Si tratta di un reduce ceceno (perse un braccio combattendo i soldati russi nel Caucaso), poi legatosi all’Isis, che nel 2003 ricevette asilo in Austria ottenendo lo status di rifugiato. Nel 2008 Chataev insieme ad altri ceceni venne arrestato in Svezia dalla polizia scandinava che rinvenne nella sua auto kalashnikov e materiale esplosivo. Estradato in Ucraina e poi liberato, venne arrestato di nuovo mentre attraversava il confine tra Turchia e Bulgaria. Di nuovo rilasciato grazie sempre all’intervento delle organizzazioni umanitarie come Amnesty, si unì in Georgia ad un altro gruppo jihadista. Di nuovo condannato, fuggì in Siria a combattere al fianco dell’Isis assumendo una posizione di primo piano tra i terroristi del califfato. Nel 2015 Chataev venne inserito nella lista dei terroristi ricercati anche dagli Stati Uniti.
Un curriculum da tagliagole di tutto rispetto insomma. Peccato che la Corte europea dei diritti dell’uomo, in seguito ai ripetuti appelli di Amnesty, ne bloccò l’estradizione a Mosca e l’organizzazione non governativa esultò con un comunicato ufficiale intitolato “Vittoria”. Una grande conquista, non c’è che dire, visto che è riuscita a tutelare il probabile stratega della rete cecena in Europa del califfato, la principale indiziata per gli attentati in Turchia e in Russia. Un network di micidiali terroristi che tra Siria e Iraq conta circa 5000 combattenti e a Mosul sta guidando l’ultima resistenza jihadista contro l’esercito governativo iracheno. Nel Caucaso lo scorso anno fu sempre una fazione cecena islamista a compiere un attacco contro le postazioni dell’esercito russo, assaltando mezzi militari a suon di bombe.

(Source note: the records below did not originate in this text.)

## src/rtl/spi_cmdparse_multi_if.sv

```systemverilog
// Byte stream from spi_s2p into the command parser, plus the parse results
// consumed by the datapath mux.
interface spi_cmdparse_multi_if #(
   parameter int NumSlots = 24,
   parameter int DpW      = 4
);
   localparam int SlotIdxW = (NumSlots > 1) ? $clog2(NumSlots) : 1;

   logic                module_active;
   logic                cs_deassert;
   logic                data_valid;
   logic [7:0]          data;
   logic [DpW-1:0]      sel_dp;
   logic [7:0]          opcode;
   logic                slot_hit;
   logic [SlotIdxW-1:0] slot_idx;
   logic [2:0]          phase;
   logic [31:0]         addr;
   logic                addr_done;

   modport master (
      output module_active, cs_deassert, data_valid, data,
      input  sel_dp, opcode, slot_hit, slot_idx, phase, addr, addr_done
   );

   modport slave (
      input  module_active, cs_deassert, data_valid, data,
      output sel_dp, opcode, slot_hit, slot_idx, phase, addr, addr_done
   );
endinterface

```

## src/rtl/spi_cmdparse_multi.sv

```systemverilog
// Flash/passthrough opcode matcher and address/dummy/payload phase tracker.
// Address capture is built only when SPI_CMDPARSE_ADDR_CAPTURE_EN is defined.
module spi_cmdparse_multi #(
   parameter int NumSlots = 24,
   parameter int DpW      = 4,
   parameter int DummyW   = 3
) (
   input  logic                       clk_i,
   input  logic                       rst_i,
   input  logic [NumSlots-1:0]        slot_en_i,
   input  logic [NumSlots*8-1:0]      slot_opcode_i,
   input  logic [NumSlots-1:0]        slot_addr_en_i,
   input  logic [NumSlots-1:0]        slot_addr4b_i,
   input  logic [NumSlots*DummyW-1:0] slot_dummy_i,
   input  logic [NumSlots*DpW-1:0]    slot_dp_i,
   input  logic [255:0]               upload_mask_i,
   input  logic [DpW-1:0]             dp_upload_i,
   spi_cmdparse_multi_if.slave        bus
);
   localparam int SlotIdxW = (NumSlots > 1) ? $clog2(NumSlots) : 1;
   localparam int CntW     = (DummyW > 2) ? DummyW : 2;

   typedef enum logic [2:0] {
      StIdle    = 3'd0,
      StAddr    = 3'd1,
      StDummy   = 3'd2,
      StPayload = 3'd3,
      StUpload  = 3'd4,
      StIgnore  = 3'd5
   } state_e;

   state_e              state_r;
   logic [CntW-1:0]     cnt_r;
   logic [7:0]          opcode_r;
   logic                slot_hit_r;
   logic [SlotIdxW-1:0] slot_idx_r;
   logic                addr4b_r;
   logic [DummyW-1:0]   dummy_r;
   logic [DpW-1:0]      sel_dp_r;

   logic                match_hit_s;
   logic [SlotIdxW-1:0] match_idx_s;
   logic                sel_addr_en_s;
   logic                sel_addr4b_s;
   logic [DummyW-1:0]   sel_dummy_s;
   logic [DpW-1:0]      sel_dp_slot_s;
   logic                upload_hit_s;
   logic [CntW-1:0]     addr_last_s;
   logic [CntW-1:0]     dummy_last_s;
   logic [DpW-1:0]      sel_dp_s;
   logic                byte_take_s;

   // Priority match: scan downwards so the lowest enabled matching slot wins
   always_comb begin
      match_hit_s = 1'b0;
      match_idx_s = '0;
      for (int i = NumSlots - 1; i >= 0; i--) begin
         if (slot_en_i[i] && (slot_opcode_i[i*8 +: 8] == bus.data)) begin
            match_hit_s = 1'b1;
            match_idx_s = SlotIdxW'(i);
         end else begin
            match_hit_s = match_hit_s;
         end
      end
   end

   assign sel_addr_en_s = slot_addr_en_i[match_idx_s];
   assign sel_addr4b_s  = slot_addr4b_i[match_idx_s];
   assign sel_dummy_s   = slot_dummy_i[int'(match_idx_s)*DummyW +: DummyW];
   assign sel_dp_slot_s = slot_dp_i[int'(match_idx_s)*DpW +: DpW];

   assign upload_hit_s = bus.module_active & bus.data_valid & ~match_hit_s
                         & upload_mask_i[bus.data];
   assign addr_last_s  = addr4b_r ? CntW'(3) : CntW'(2);
   assign dummy_last_s = CntW'(dummy_r) - CntW'(1);
   assign byte_take_s  = bus.module_active & ~bus.cs_deassert & bus.data_valid;

   // Datapath select: opcode-only upload must be visible in the opcode cycle itself
   always_comb begin
      if (state_r == StIdle) begin
         sel_dp_s = upload_hit_s ? dp_upload_i : {DpW{1'b0}};
      end else if (state_r == StUpload) begin
         sel_dp_s = dp_upload_i;
      end else begin
         sel_dp_s = sel_dp_r;
      end
   end

   // Command FSM with latched opcode, slot index and slot parameters
   always_ff @(posedge clk_i) begin
      if (rst_i) begin
         state_r    <= StIdle;
         cnt_r      <= '0;
         opcode_r   <= 8'h00;
         slot_hit_r <= 1'b0;
         slot_idx_r <= '0;
         addr4b_r   <= 1'b0;
         dummy_r    <= '0;
         sel_dp_r   <= '0;
      end else if (!bus.module_active) begin
         state_r <= state_r;
      end else if (bus.cs_deassert) begin
         state_r <= StIdle;
         cnt_r   <= '0;
      end else if (bus.data_valid) begin
         case (state_r)
            StIdle: begin
               opcode_r   <= bus.data;
               slot_hit_r <= match_hit_s;
               slot_idx_r <= match_idx_s;
               addr4b_r   <= sel_addr4b_s;
               dummy_r    <= sel_dummy_s;
               sel_dp_r   <= match_hit_s ? sel_dp_slot_s : {DpW{1'b0}};
               cnt_r      <= '0;
               if (match_hit_s && sel_addr_en_s) begin
                  state_r <= StAddr;
               end else if (match_hit_s && (sel_dummy_s != '0)) begin
                  state_r <= StDummy;
               end else if (match_hit_s) begin
                  state_r <= StPayload;
               end else if (upload_mask_i[bus.data]) begin
                  state_r <= StUpload;
               end else begin
                  state_r <= StIgnore;
               end
            end
            StAddr: begin
               if (cnt_r == addr_last_s) begin
                  cnt_r   <= '0;
                  state_r <= (dummy_r != '0) ? StDummy : StPayload;
               end else begin
                  cnt_r <= cnt_r + CntW'(1);
               end
            end
            StDummy: begin
               if (cnt_r == dummy_last_s) begin
                  cnt_r   <= '0;
                  state_r <= StPayload;
               end else begin
                  cnt_r <= cnt_r + CntW'(1);
               end
            end
            default: begin
               state_r <= state_r;
            end
         endcase
      end else begin
         state_r <= state_r;
      end
   end

   assign bus.sel_dp   = sel_dp_s;
   assign bus.opcode   = opcode_r;
   assign bus.slot_hit = slot_hit_r;
   assign bus.slot_idx = slot_idx_r;
   assign bus.phase    = state_r;

`ifdef SPI_CMDPARSE_ADDR_CAPTURE_EN
   logic [23:0] addr_sh_r;
   logic [31:0] addr_r;
   logic        addr_done_r;

   // Address is published only once complete, so it holds across aborted commands
   always_ff @(posedge clk_i) begin
      if (rst_i) begin
         addr_sh_r   <= 24'h000000;
         addr_r      <= 32'h00000000;
         addr_done_r <= 1'b0;
      end else if (byte_take_s && (state_r == StAddr)) begin
         addr_sh_r <= {addr_sh_r[15:0], bus.data};
         if (cnt_r == addr_last_s) begin
            addr_r      <= addr4b_r ? {addr_sh_r, bus.data}
                                    : {8'h00, addr_sh_r[15:0], bus.data};
            addr_done_r <= 1'b1;
         end else begin
            addr_done_r <= 1'b0;
         end
      end else begin
         addr_done_r <= 1'b0;
      end
   end

   assign bus.addr      = addr_r;
   assign bus.addr_done = addr_done_r;
`else
   assign bus.addr      = 32'h00000000;
   assign bus.addr_done = 1'b0;
`endif

endmodule

```

## src/flat_wrapper.sv

```systemverilog
// flat-port wrapper written by rule: the top's interface ports become plain ports
module spi_cmdparse_multi_flat 
#(
   parameter int NumSlots = 24,
   parameter int DpW      = 4,
   parameter int DummyW   = 3
)
  (clk_i, rst_i, slot_en_i, slot_opcode_i, slot_addr_en_i, slot_addr4b_i, slot_dummy_i, slot_dp_i, upload_mask_i, dp_upload_i, bus_module_active, bus_cs_deassert, bus_data_valid, bus_data, bus_sel_dp, bus_opcode, bus_slot_hit, bus_slot_idx, bus_phase, bus_addr, bus_addr_done);
  spi_cmdparse_multi_if #(.NumSlots(NumSlots), .DpW(DpW)) bus_i ();
  input  logic clk_i;
  input  logic rst_i;
  input  logic [NumSlots-1:0] slot_en_i;
  input  logic [NumSlots*8-1:0] slot_opcode_i;
  input  logic [NumSlots-1:0] slot_addr_en_i;
  input  logic [NumSlots-1:0] slot_addr4b_i;
  input  logic [NumSlots*DummyW-1:0] slot_dummy_i;
  input  logic [NumSlots*DpW-1:0] slot_dp_i;
  input  logic [255:0] upload_mask_i;
  input  logic [DpW-1:0] dp_upload_i;
  input wire logic [$bits(bus_i.module_active)-1:0] bus_module_active;
  input wire logic [$bits(bus_i.cs_deassert)-1:0] bus_cs_deassert;
  input wire logic [$bits(bus_i.data_valid)-1:0] bus_data_valid;
  input wire logic [$bits(bus_i.data)-1:0] bus_data;
  output wire logic [$bits(bus_i.sel_dp)-1:0] bus_sel_dp;
  output wire logic [$bits(bus_i.opcode)-1:0] bus_opcode;
  output wire logic [$bits(bus_i.slot_hit)-1:0] bus_slot_hit;
  output wire logic [$bits(bus_i.slot_idx)-1:0] bus_slot_idx;
  output wire logic [$bits(bus_i.phase)-1:0] bus_phase;
  output wire logic [$bits(bus_i.addr)-1:0] bus_addr;
  output wire logic [$bits(bus_i.addr_done)-1:0] bus_addr_done;
  assign bus_i.module_active = bus_module_active;
  assign bus_i.cs_deassert = bus_cs_deassert;
  assign bus_i.data_valid = bus_data_valid;
  assign bus_i.data = bus_data;
  assign bus_sel_dp = bus_i.sel_dp;
  assign bus_opcode = bus_i.opcode;
  assign bus_slot_hit = bus_i.slot_hit;
  assign bus_slot_idx = bus_i.slot_idx;
  assign bus_phase = bus_i.phase;
  assign bus_addr = bus_i.addr;
  assign bus_addr_done = bus_i.addr_done;
  spi_cmdparse_multi #(.NumSlots(NumSlots), .DpW(DpW), .DummyW(DummyW)) u_core (.clk_i(clk_i), .rst_i(rst_i), .slot_en_i(slot_en_i), .slot_opcode_i(slot_opcode_i), .slot_addr_en_i(slot_addr_en_i), .slot_addr4b_i(slot_addr4b_i), .slot_dummy_i(slot_dummy_i), .slot_dp_i(slot_dp_i), .upload_mask_i(upload_mask_i), .dp_upload_i(dp_upload_i), .bus(bus_i));
endmodule
```
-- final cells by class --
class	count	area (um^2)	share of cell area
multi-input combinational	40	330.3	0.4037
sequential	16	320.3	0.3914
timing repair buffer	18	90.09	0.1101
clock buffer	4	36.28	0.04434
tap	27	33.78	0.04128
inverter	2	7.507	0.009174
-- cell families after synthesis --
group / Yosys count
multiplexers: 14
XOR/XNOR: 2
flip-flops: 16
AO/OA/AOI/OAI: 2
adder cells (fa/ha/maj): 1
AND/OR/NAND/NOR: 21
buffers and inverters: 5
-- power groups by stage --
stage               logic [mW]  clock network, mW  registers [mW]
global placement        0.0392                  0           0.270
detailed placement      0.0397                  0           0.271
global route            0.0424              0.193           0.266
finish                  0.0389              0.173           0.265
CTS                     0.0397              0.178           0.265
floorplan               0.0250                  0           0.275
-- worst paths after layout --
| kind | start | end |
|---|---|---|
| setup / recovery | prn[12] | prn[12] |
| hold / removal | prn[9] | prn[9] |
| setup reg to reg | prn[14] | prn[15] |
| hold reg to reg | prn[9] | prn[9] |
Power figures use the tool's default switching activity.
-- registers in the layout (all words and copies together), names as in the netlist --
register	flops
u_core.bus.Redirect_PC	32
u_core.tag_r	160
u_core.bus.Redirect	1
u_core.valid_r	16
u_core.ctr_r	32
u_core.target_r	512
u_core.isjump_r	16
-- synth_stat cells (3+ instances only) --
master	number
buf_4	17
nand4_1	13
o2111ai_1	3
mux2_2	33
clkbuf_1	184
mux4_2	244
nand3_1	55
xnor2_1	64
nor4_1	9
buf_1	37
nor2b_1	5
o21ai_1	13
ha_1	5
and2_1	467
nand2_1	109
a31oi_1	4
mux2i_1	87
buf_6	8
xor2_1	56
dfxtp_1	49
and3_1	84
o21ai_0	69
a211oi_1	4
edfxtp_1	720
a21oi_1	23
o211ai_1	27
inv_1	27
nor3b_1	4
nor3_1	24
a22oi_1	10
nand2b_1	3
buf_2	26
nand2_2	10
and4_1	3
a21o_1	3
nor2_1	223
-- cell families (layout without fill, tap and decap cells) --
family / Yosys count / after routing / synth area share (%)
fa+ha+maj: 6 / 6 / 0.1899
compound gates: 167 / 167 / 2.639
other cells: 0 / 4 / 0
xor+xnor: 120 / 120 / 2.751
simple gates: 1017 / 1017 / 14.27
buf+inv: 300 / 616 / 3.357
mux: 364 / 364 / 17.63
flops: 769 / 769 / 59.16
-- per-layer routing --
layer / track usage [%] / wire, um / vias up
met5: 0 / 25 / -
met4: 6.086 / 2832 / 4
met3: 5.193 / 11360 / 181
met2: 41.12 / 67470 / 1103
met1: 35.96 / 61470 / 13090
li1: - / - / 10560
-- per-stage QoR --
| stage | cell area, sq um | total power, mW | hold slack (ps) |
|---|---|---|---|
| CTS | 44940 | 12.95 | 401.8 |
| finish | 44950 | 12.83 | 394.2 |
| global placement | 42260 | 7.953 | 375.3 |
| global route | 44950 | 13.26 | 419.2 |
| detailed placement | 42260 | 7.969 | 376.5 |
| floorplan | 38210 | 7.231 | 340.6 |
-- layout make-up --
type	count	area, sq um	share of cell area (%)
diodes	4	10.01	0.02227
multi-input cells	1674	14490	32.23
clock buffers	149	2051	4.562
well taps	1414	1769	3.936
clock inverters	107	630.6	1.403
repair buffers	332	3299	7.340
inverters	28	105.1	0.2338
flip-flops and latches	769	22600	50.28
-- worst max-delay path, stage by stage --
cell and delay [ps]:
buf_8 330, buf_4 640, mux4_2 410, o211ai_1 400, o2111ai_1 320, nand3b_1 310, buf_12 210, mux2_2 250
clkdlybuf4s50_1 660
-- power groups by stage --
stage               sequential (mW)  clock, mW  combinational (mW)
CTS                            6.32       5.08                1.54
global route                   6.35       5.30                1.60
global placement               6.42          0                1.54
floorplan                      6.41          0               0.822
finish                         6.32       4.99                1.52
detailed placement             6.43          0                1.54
[src/rtl/controle_turnos.sv]
`default_nettype none
// ============================================================================
// Module      : controle_turnos
// Description : Turn controller for a two-board naval battle game. Walks
//               the shooter through coordinate entry (or draws a random shot
//               on the CPU's turn), runs a request/ack lookup against the
//               opponent's board memory, scores hits and declares a winner.
// Ports       : clk, reset            - clock, synchronous active-high reset
//               start, mode           - game enable level, 0=vs CPU 1=2P
//               enter, select         - active-low pushbuttons (synchronized)
//               mem_req/mem_jogador/X/Y - shot lookup request and coordinate
//               mem_ack/mem_resultado - lookup reply (00 water, 01 hit, 1x shot)
//               jogador_atual, acertos0/1, fim_jogo, vencedor - game status
//               erro                  - one-cycle pulse on lookup timeout
//               estado                - FSM state code for the display
// Revision    : 1.0 - initial release
// ============================================================================
module controle_turnos #(
  parameter int TOTAL_CELULAS = 24,
  parameter int TIMEOUT       = 16
) (
  input  logic       clk,
  input  logic       reset,
  input  logic       start,
  input  logic       enter,
  input  logic       select,
  input  logic       mode,
  input  logic       mem_ack,
  input  logic [1:0] mem_resultado,
  output logic       mem_req,
  output logic       mem_jogador,
  output logic [3:0] X,
  output logic [3:0] Y,
  output logic       jogador_atual,
  output logic [4:0] acertos0,
  output logic [4:0] acertos1,
  output logic       fim_jogo,
  output logic       vencedor,
  output logic       erro,
  output logic [2:0] estado
);

  localparam int              TW         = $clog2(TIMEOUT + 1);
  localparam logic [4:0]      TOTAL      = 5'(TOTAL_CELULAS);
  localparam logic [TW-1:0]   TIMER_LAST = TW'(TIMEOUT - 1);

  typedef enum logic [2:0] {
    IDLE     = 3'd0,
    DEFINE_X = 3'd1,
    DEFINE_Y = 3'd2,
    DISPARO  = 3'd3,
    AGUARDA  = 3'd4,
    AVALIA   = 3'd5,
    TROCA    = 3'd6,
    FIM      = 3'd7
  } state_t;

  state_t        state, state_next;
  logic          enter_prev, select_prev;
  logic          enter_ev, select_ev;
  logic          modo_pvp;
  logic [1:0]    resultado;
  logic [TW-1:0] timer;
  logic [7:0]    lfsr;
  logic [3:0]    rand_x, rand_y;
  logic          cpu_atual, cpu_outro;
  logic [4:0]    placar;

  logic start_game, inc_x, inc_y, load_rand, clear_xy, latch_res;
  logic clear_timer, count_hit, set_vencedor, toggle_player, erro_next;

  // Folds a 0..15 nibble onto 0..9 so random shots land on the board.
  function automatic logic [3:0] dobra(input logic [3:0] n);
    return (n > 4'd9) ? n - 4'd6 : n;
  endfunction

  assign enter_ev  = enter_prev & ~enter;
  assign select_ev = select_prev & ~select;
  assign rand_x    = dobra(lfsr[7:4]);
  assign rand_y    = dobra(lfsr[3:0]);
  assign cpu_atual = ~modo_pvp & jogador_atual;
  assign cpu_outro = ~modo_pvp & ~jogador_atual;
  assign placar    = jogador_atual ? acertos1 : acertos0;

  assign mem_req     = (state == DISPARO);
  assign mem_jogador = ~jogador_atual;
  assign fim_jogo    = (state == FIM);
  assign estado      = state;

  always_ff @(posedge clk) begin
    if (reset) state <= IDLE;
    else       state <= state_next;
  end

  always_comb begin
    state_next    = state;
    start_game    = 1'b0;
    inc_x         = 1'b0;
    inc_y         = 1'b0;
    load_rand     = 1'b0;
    clear_xy      = 1'b0;
    latch_res     = 1'b0;
    clear_timer   = 1'b0;
    count_hit     = 1'b0;
    set_vencedor  = 1'b0;
    toggle_player = 1'b0;
    erro_next     = 1'b0;
    // Dropping start abandons the turn; the finished game stays put.
    if (!start && state != IDLE && state != FIM) begin
      state_next = IDLE;
    end else begin
      case (state)
        IDLE: if (start) begin
          state_next = DEFINE_X;
          start_game = 1'b1;
        end
        DEFINE_X: begin
          inc_x = select_ev;
          if (enter_ev) state_next = DEFINE_Y;
        end
        DEFINE_Y: begin
          inc_y = select_ev;
          if (enter_ev) state_next = DISPARO;
        end
        DISPARO: begin
          clear_timer = 1'b1;
          state_next  = AGUARDA;
        end
        AGUARDA: begin
          if (mem_ack) begin
            latch_res  = 1'b1;
            state_next = AVALIA;
          end else if (timer == TIMER_LAST) begin
            erro_next  = 1'b1;
            load_rand  = cpu_atual;
            state_next = cpu_atual ? DISPARO : DEFINE_X;
          end
        end
        AVALIA: begin
          case (resultado)
            2'b01: begin
              count_hit = 1'b1;
              if (placar + 5'd1 == TOTAL) begin
                set_vencedor = 1'b1;
                state_next   = FIM;
              end else begin
                load_rand  = cpu_atual;
                state_next = cpu_atual ? DISPARO : DEFINE_X;
              end
            end
            2'b00:   state_next = TROCA;
            default: begin
              load_rand  = cpu_atual;
              state_next = cpu_atual ? DISPARO : DEFINE_X;
            end
          endcase
        end
        TROCA: begin
          // The turn passes to the other player, who may be the CPU.
          toggle_player = 1'b1;
          load_rand     = cpu_outro;
          clear_xy      = ~cpu_outro;
          state_next    = cpu_outro ? DISPARO : DEFINE_X;
        end
        FIM: state_next = FIM;
      endcase
    end
  end

  always_ff @(posedge clk) begin
    if (reset) begin
      X             <= 4'd0;
      Y             <= 4'd0;
      jogador_atual <= 1'b0;
      acertos0      <= 5'd0;
      acertos1      <= 5'd0;
      vencedor      <= 1'b0;
      erro          <= 1'b0;
      lfsr          <= 8'h01;
      enter_prev    <= 1'b1;
      select_prev   <= 1'b1;
      modo_pvp      <= 1'b0;
      resultado     <= 2'b00;
      timer         <= '0;
    end else begin
      enter_prev  <= enter;
      select_prev <= select;
      erro        <= erro_next;
      // Free-running Fibonacci LFSR, taps 8,6,5,4.
      lfsr        <= {lfsr[6:0], lfsr[7] ^ lfsr[5] ^ lfsr[4] ^ lfsr[3]};

      if (start_game) begin
        modo_pvp      <= mode;
        jogador_atual <= 1'b0;
        acertos0      <= 5'd0;
        acertos1      <= 5'd0;
      end
      if (toggle_player) jogador_atual <= ~jogador_atual;

      if (start_game || clear_xy) begin
        X <= 4'd0;
        Y <= 4'd0;
      end else if (load_rand) begin
        X <= rand_x;
        Y <= rand_y;
      end else begin
        if (inc_x) X <= (X == 4'd9) ? 4'd0 : X + 4'd1;
        if (inc_y) Y <= (Y == 4'd9) ? 4'd0 : Y + 4'd1;
      end

      if (latch_res)   resultado <= mem_resultado;
      if (clear_timer) timer <= '0;
      else if (state == AGUARDA) timer <= timer + 1'b1;

      if (count_hit) begin
        if (!jogador_atual && acertos0 != TOTAL) acertos0 <= acertos0 + 5'd1;
        if (jogador_atual && acertos1 != TOTAL)  acertos1 <= acertos1 + 5'd1;
      end
      if (set_vencedor) vencedor <= jogador_atual;
    end
  end

endmodule
`default_nettype wire
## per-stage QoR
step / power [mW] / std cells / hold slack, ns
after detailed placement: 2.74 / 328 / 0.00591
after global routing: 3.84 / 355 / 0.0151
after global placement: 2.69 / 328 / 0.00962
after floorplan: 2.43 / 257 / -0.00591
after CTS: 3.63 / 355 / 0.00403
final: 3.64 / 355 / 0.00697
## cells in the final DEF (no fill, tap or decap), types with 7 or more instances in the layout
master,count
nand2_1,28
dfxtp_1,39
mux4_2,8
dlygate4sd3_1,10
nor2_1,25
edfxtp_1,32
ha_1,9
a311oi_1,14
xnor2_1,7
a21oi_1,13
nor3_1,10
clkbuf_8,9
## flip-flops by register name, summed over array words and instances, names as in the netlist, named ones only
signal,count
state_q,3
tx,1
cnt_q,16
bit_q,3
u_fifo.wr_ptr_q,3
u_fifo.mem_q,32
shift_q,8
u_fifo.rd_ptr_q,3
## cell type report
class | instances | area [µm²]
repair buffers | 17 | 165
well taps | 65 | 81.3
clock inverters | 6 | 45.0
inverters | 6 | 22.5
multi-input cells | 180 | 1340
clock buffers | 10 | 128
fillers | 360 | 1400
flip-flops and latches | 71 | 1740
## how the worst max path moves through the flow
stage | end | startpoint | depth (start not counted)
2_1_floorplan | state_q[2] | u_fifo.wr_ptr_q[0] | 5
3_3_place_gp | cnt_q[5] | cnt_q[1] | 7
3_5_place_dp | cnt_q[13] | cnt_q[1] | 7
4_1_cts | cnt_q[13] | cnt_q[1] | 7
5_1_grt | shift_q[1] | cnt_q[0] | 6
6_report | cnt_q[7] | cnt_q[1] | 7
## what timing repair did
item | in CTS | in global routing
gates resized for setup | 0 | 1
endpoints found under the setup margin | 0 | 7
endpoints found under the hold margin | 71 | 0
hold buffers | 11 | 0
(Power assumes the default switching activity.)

In seguito all’attentato di Istanbul e al probabile coinvolgimento nell’operazione terroristica di Chataev, il comunicato ufficiale sulla vicenda di Amnesty International,tuttora leggibile sul sito dell’organizzazione, si conclude così: “Amnesty International continuerà il suo lavoro per una campagna contro l’uso della tortura in ogni circostanza; a prescindere dal presunto crimine”. Lodevole, almeno secondo il paradigma dei diritti umani non sindacabili. Peccato che l’indefessa campagna umanitaria abbia tutelato un terrorista il cui ultimo “presunto crimine” sarebbe la strage di civili inermi nella metro di San Pietroburgo. Ricordiamo allora ad Amnesty che il Diritto internazionale umanitario è una delle principali parti del Diritto internazionale pubblico su cui la stessa Amnesty si è fondata, ovvero quella branca del diritto bellico volta a tutelare proprio la popolazione civile e le persone inermi. Una mission che con la difesa a oltranza del terrorista ceceno Chataev, viene quantomeno messa in discussione. Ad essere generosi e “umanitari”.